The challenging 5-day (40 hour) Death Investigations course was designed for detectives, crime scene technicians, medico-legal death investigators, and others involved in the investigation of deaths. Through both lecture and practical exercises, investigators may expand their skill sets by learning and practicing methodologies for objective investigation and analysis of death scenes. Key concepts are reinforced through practical exercises. This is not a “checklist” course. Attendees will use critical thinking skills to analyze and investigate “hands on” historically based homicide investigations.

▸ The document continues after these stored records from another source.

--- config.mk ---
export PLATFORM = sky130hd
export DESIGN_NAME = bsrp_device_flat
export DESIGN_NICKNAME = d
export VERILOG_FILES = /design/src/design/bsrp_pkg.sv /design/src/design/bsrp_link_if.sv /design/src/design/bsrp_device.sv /design/src/flat_wrapper.sv
export VERILOG_INCLUDE_DIRS = /design/src /design/src/design
export SDC_FILE = /design/constraint.sdc
export NUM_CORES = 1
export LEC_CHECK = 0
export ABC_CLOCK_PERIOD_IN_PS = 2550
export BUFFER_PORTS_ARGS = -buffer_cell sky130_fd_sc_hd__buf_4
export CAP_MARGIN = 20
export CORE_MARGIN = 10
export CORE_UTILIZATION = 40
export CTS_CLUSTER_DIAMETER = 50
export DETAILED_ROUTE_END_ITERATION = 12
export PLACE_DENSITY_LB_ADDON = 0.3
export RECOVER_POWER = 50
export SETUP_SLACK_MARGIN = 0.2
export SLEW_MARGIN = 20
export SYNTH_ARGS = -nofsm -noshare
export SYNTH_HDL_FRONTEND = slang
export SYNTH_SLANG_ARGS = --single-unit
--- constraint.sdc ---
create_clock -name clock_in -period 2.55 [get_ports clock_in]
set_clock_uncertainty 0.05 [all_clocks]
set_input_delay 0.1275 -clock clock_in [delete_from_list [all_inputs] [get_ports clock_in]]
set_output_delay 0.1275 -clock clock_in [all_outputs]
set_load 0.02 [all_outputs]
--- src/design/bsrp_defines.svh ---
`ifndef BSRP_DEFINES_SVH
`define BSRP_DEFINES_SVH
`define BSRP_WORD_BITS   16
`define BSRP_BIT_W       4
`define BSRP_LAST_BIT    4'hf
`define BSRP_BIT_ZERO    4'h0
`define BSRP_RW_BIT      0
`define BSRP_ADDR_LSB    1
`define BSRP_ADDR_W      5
`define BSRP_DATA_LSB    6
`define BSRP_DATA_W      10
`define BSRP_RW_WRITE    1'h0
`define BSRP_RW_READ     1'h1
`define BSRP_BUF_DEPTH   2
`endif

--- src/design/bsrp_pkg.sv ---
package bsrp_pkg;
    typedef logic [15:0] bsrp_word_t;
    typedef logic [4:0]  bsrp_addr_t;
    typedef logic [9:0]  bsrp_data_t;
    typedef enum logic [1:0]
    {
        BSRP_IDLE = 2'b00,
        BSRP_SHIFT = 2'b01
    } bsrp_ser_t;
endpackage : bsrp_pkg

--- src/design/bsrp_link_if.sv ---
// Serial link; host drives rx side, device drives tx side.
interface bsrp_link_if;
    logic master_clock_active_flag;
    logic rx_frame_sync;
    logic serial_rx_line;
    logic tx_frame_sync;
    logic serial_tx_line;
    logic host_interrupt_line;
    modport dev
    (
        input  master_clock_active_flag,
        input  rx_frame_sync,
        input  serial_rx_line,
        output tx_frame_sync,
        output serial_tx_line,
        output host_interrupt_line
    );
    modport host
    (
        output master_clock_active_flag,
        output rx_frame_sync,
        output serial_rx_line,
        input  tx_frame_sync,
        input  serial_tx_line,
        input  host_interrupt_line
    );
endinterface : bsrp_link_if

--- src/design/bsrp_device.sv ---
// Contract
// - Receive and transmit paths double buffered
// - Every transfer is framed 16-bit word
// - Serial logic runs on master clock
// - Port reads and writes every register
// - Burst lends transmit path to codec
// - Host frames every word it sends
// - Device frames every word it sends
// - Host idle while clock active flag low
// - Single frame pulse one bit before MSB
// - Adjacent pulse coincides with previous LSB
// - Arbiter grants bus, routes read data
// - Arbiter merges interrupts into host line
// - Inputs sampled on master clock fall
// - Outputs launched on master clock fall
// - Bit 0 zero writes, one reads
// - Bits 1-5 address, 6-15 data
// - Burst words carry 16 sample bits
`include "bsrp_defines.svh"
module bsrp_device
    import bsrp_pkg::*;
(
    input  wire logic       clock_in,       // Master clock, falling-edge logic
    input  wire logic       rstn_in,        // Async reset, active low
    input  wire logic       clk_en_in,      // Freezes state when low
    bsrp_link_if.dev        link,           // Serial link
    input  wire logic       burst_rx_in,    // Burst reception active
    input  wire logic       iq_valid_in,    // Codec sample available
    input  wire bsrp_word_t iq_word_in,     // Codec sample
    output logic            iq_ready_out,   // Sample accepted
    input  wire logic       usp_req_in,     // Controller port request
    input  wire logic       usp_rd_in,      // Controller port read
    input  wire bsrp_addr_t usp_addr_in,    // Controller port address
    input  wire bsrp_data_t usp_wdata_in,   // Controller port data
    output logic            usp_gnt_out,    // Controller port granted
    output bsrp_data_t      usp_rdata_out,  // Controller read data
    output logic            usp_rvalid_out, // Controller read valid
    output logic            reg_we_out,     // Internal bus write
    output bsrp_addr_t      reg_addr_out,   // Internal bus address
    output bsrp_data_t      reg_wdata_out,  // Internal bus data
    input  wire bsrp_data_t reg_rdata_in,   // Internal bus read data
    input  wire logic       irq_monitoring_adc_in,    // Monitoring ADC interrupt
    input  wire logic       irq_bci_in,     // Charger interface interrupt
    input  wire logic       irq_power_control_unit_in     // Power control interrupt
);
    // everything is on the falling edge
    wire logic clk_n = ~clock_in;
    logic [1:0] fs_sync_q;
    logic [1:0] rx_sync_q;
    logic [1:0] act_sync_q;
    logic [`BSRP_BIT_W-1:0] rx_cnt_q;
    logic       rx_busy_q;
    bsrp_word_t rx_shift_q;
    logic       rx_done_q;
    bsrp_word_t rx_hold_q;
    logic       host_grant_q;
    logic       rd_pend_q;
    bsrp_data_t rd_data_q;
    logic       irq_q;
    bsrp_word_t buf_q [`BSRP_BUF_DEPTH];
    logic [1:0] buf_cnt_q;
    logic       buf_wr_q;
    logic       buf_rd_q;
    bsrp_ser_t  tx_st_q;
    logic [`BSRP_BIT_W-1:0] tx_cnt_q;
    bsrp_word_t tx_shift_q;
    logic       tx_fs_q;
    logic       tx_line_q;
    logic       fs_s;
    logic       src_valid;
    bsrp_word_t src_word;
    logic       buf_push;
    logic       buf_pop;
    logic       load_tx;
    logic       rx_word_ok;
    assign fs_s = fs_sync_q[1];

    // Two-stage synchronisers; stage 0 read only by stage 1
    always_ff @(posedge clk_n or negedge rstn_in)
    begin
        if (!rstn_in)
        begin
            fs_sync_q  <= 2'h0;
            rx_sync_q  <= 2'h0;
            act_sync_q <= 2'h0;
        end
        else if (clk_en_in)
        begin
            fs_sync_q  <= {fs_sync_q[0], link.rx_frame_sync};
            rx_sync_q  <= {rx_sync_q[0], link.serial_rx_line};
            act_sync_q <= {act_sync_q[0], link.master_clock_active_flag};
        end
    end

    // Receive shifter; a frame pulse at the LSB restarts it, one mid-word is ignored
    always_ff @(posedge clk_n or negedge rstn_in)
    begin
        if (!rstn_in)
        begin
            rx_cnt_q   <= `BSRP_BIT_ZERO;
            rx_busy_q  <= 1'h0;
            rx_shift_q <= 16'h0000;
            rx_done_q  <= 1'h0;
        end
        else if (clk_en_in)
        begin
            rx_done_q <= 1'h0;
            if (rx_busy_q)
            begin
                rx_shift_q <= {rx_shift_q[14:0], rx_sync_q[1]};
                rx_cnt_q   <= rx_cnt_q + 4'h1;
                if (rx_cnt_q == `BSRP_LAST_BIT)
                begin
                    rx_done_q <= 1'h1;
                    rx_busy_q <= fs_s;
                end
            end
            else if (fs_s)
            begin
                rx_busy_q <= 1'h1;
                rx_cnt_q  <= `BSRP_BIT_ZERO;
            end
        end
    end

    // Word held while next one shifts in
    assign rx_word_ok = rx_done_q & act_sync_q[1];
    always_ff @(posedge clk_n or negedge rstn_in)
    begin
        if (!rstn_in)
            rx_hold_q <= 16'h0000;
        else if (clk_en_in && rx_done_q)
            // Shifter already holds the whole word one edge after bit0
            rx_hold_q <= rx_shift_q;
    end

    // Arbiter: serial port wins ties; controller port waits a cycle
    wire logic host_req = rx_done_q & rx_word_ok;
    wire logic src_iq   = burst_rx_in;
    always_ff @(posedge clk_n or negedge rstn_in)
    begin
        if (!rstn_in)
        begin
            host_grant_q <= 1'h0;
            rd_pend_q    <= 1'h0;
            rd_data_q    <= 10'h000;
            usp_rvalid_out <= 1'h0;
            usp_rdata_out  <= 10'h000;
            irq_q        <= 1'h0;
        end
        else if (clk_en_in)
        begin
            host_grant_q   <= host_req;
            usp_rvalid_out <= usp_gnt_out & usp_rd_in;
            if (usp_gnt_out && usp_rd_in)
                usp_rdata_out <= reg_rdata_in;
            if (host_grant_q && rx_hold_q[`BSRP_RW_BIT] == `BSRP_RW_READ)
            begin
                rd_data_q <= reg_rdata_in;
                rd_pend_q <= 1'h1;
            end
            else if (buf_push && !src_iq)
                rd_pend_q <= 1'h0;
            irq_q <= irq_monitoring_adc_in | irq_bci_in | irq_power_control_unit_in;
        end
    end

    assign usp_gnt_out = usp_req_in & ~host_grant_q;
    always_comb
    begin
        if (host_grant_q)
        begin
            reg_addr_out  = rx_hold_q[`BSRP_ADDR_LSB +: `BSRP_ADDR_W];
            reg_wdata_out = rx_hold_q[`BSRP_DATA_LSB +: `BSRP_DATA_W];
            reg_we_out    = (rx_hold_q[`BSRP_RW_BIT] == `BSRP_RW_WRITE);
        end
        else
        begin
            reg_addr_out  = usp_addr_in;
            reg_wdata_out = usp_wdata_in;
            reg_we_out    = usp_gnt_out & ~usp_rd_in;
        end
    end

    // Transmit source: codec in burst, else pending read answer
    assign src_valid = src_iq ? iq_valid_in : rd_pend_q;
    assign src_word  = src_iq ? iq_word_in
                              : {rd_data_q, 6'h00};
    assign buf_push  = src_valid && (buf_cnt_q != 2'h2);
    assign iq_ready_out = src_iq & (buf_cnt_q != 2'h2);
    assign load_tx = (buf_cnt_q != 2'h0) &&
                     (tx_st_q == BSRP_IDLE ||
                      tx_cnt_q == `BSRP_LAST_BIT);
    assign buf_pop = load_tx;

    // Two-entry buffer; a stalled codec loses no sample
    always_ff @(posedge clk_n or negedge rstn_in)
    begin
        if (!rstn_in)
        begin
            buf_q[0]  <= 16'h0000;
            buf_q[1]  <= 16'h0000;
            buf_cnt_q <= 2'h0;
            buf_wr_q  <= 1'h0;
            buf_rd_q  <= 1'h0;
        end
        else if (clk_en_in)
        begin
            if (buf_push)
            begin
                buf_q[buf_wr_q] <= src_word;
                buf_wr_q <= ~buf_wr_q;
            end
            if (buf_pop)
                buf_rd_q <= ~buf_rd_q;
            buf_cnt_q <= buf_cnt_q + {1'h0, buf_push} - {1'h0, buf_pop};
        end
    end

    // Transmit shifter; back-to-back words use adjacent framing
    always_ff @(posedge clk_n or negedge rstn_in)
    begin
        if (!rstn_in)
        begin
            tx_st_q    <= BSRP_IDLE;
            tx_cnt_q   <= `BSRP_BIT_ZERO;
            tx_shift_q <= 16'h0000;
            tx_fs_q    <= 1'h0;
            tx_line_q  <= 1'h0;
        end
        else if (clk_en_in)
        begin
            tx_fs_q <= load_tx;
            if (tx_st_q == BSRP_SHIFT)
            begin
                tx_line_q  <= tx_shift_q[`BSRP_WORD_BITS-1];
                tx_shift_q <= {tx_shift_q[14:0], 1'h0};
                tx_cnt_q   <= tx_cnt_q + 4'h1;
            end
            if (load_tx)
            begin
                tx_shift_q <= buf_q[buf_rd_q];
                tx_cnt_q   <= `BSRP_BIT_ZERO;
                tx_st_q    <= BSRP_SHIFT;
            end
            else if (tx_st_q == BSRP_SHIFT &&
                     tx_cnt_q == `BSRP_LAST_BIT)
                tx_st_q <= BSRP_IDLE;
        end
    end

    assign link.tx_frame_sync       = tx_fs_q;
    assign link.serial_tx_line      = tx_line_q;
    assign link.host_interrupt_line = irq_q;
endmodule : bsrp_device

Classroom instruction and practical exercises include:
Procedures for managing crime scenes and addressing constitutional issues
Case management techniques to assess, organize, plan, and delegate investigation
Methods for identifying and evaluating physical and biological evidence, wounds, bloodstains, ballistics, witnesses, and other evidence
Evidence associated with child deaths, self-inflicted death, domestic violence, and accidental deaths
Capabilities and limitations of forensic analysis
Identifying basic bloodstain pattern characteristics in a crime scene
Identifying and evaluating evidentiary relationships to reconstruct events
Evaluating subjective and objective evidence through application of critical thinking
Flowcharts and timelines as investigative and analytical tools
Interview techniques to increase subject cooperation
Behavioral characteristics of violent crime offenders
Presenting investigations for prosecutorial evaluation
Course Requirements: The Death Investigations course is designed for personnel currently working or moving into death scene investigations. Course materials are provided in electronic format. Attendees should bring an electronic device with USB connection, basic office suite software, and preferably a laptop computer to access/save handouts, case materials, and fillable forms used in both lecture and practical exercises.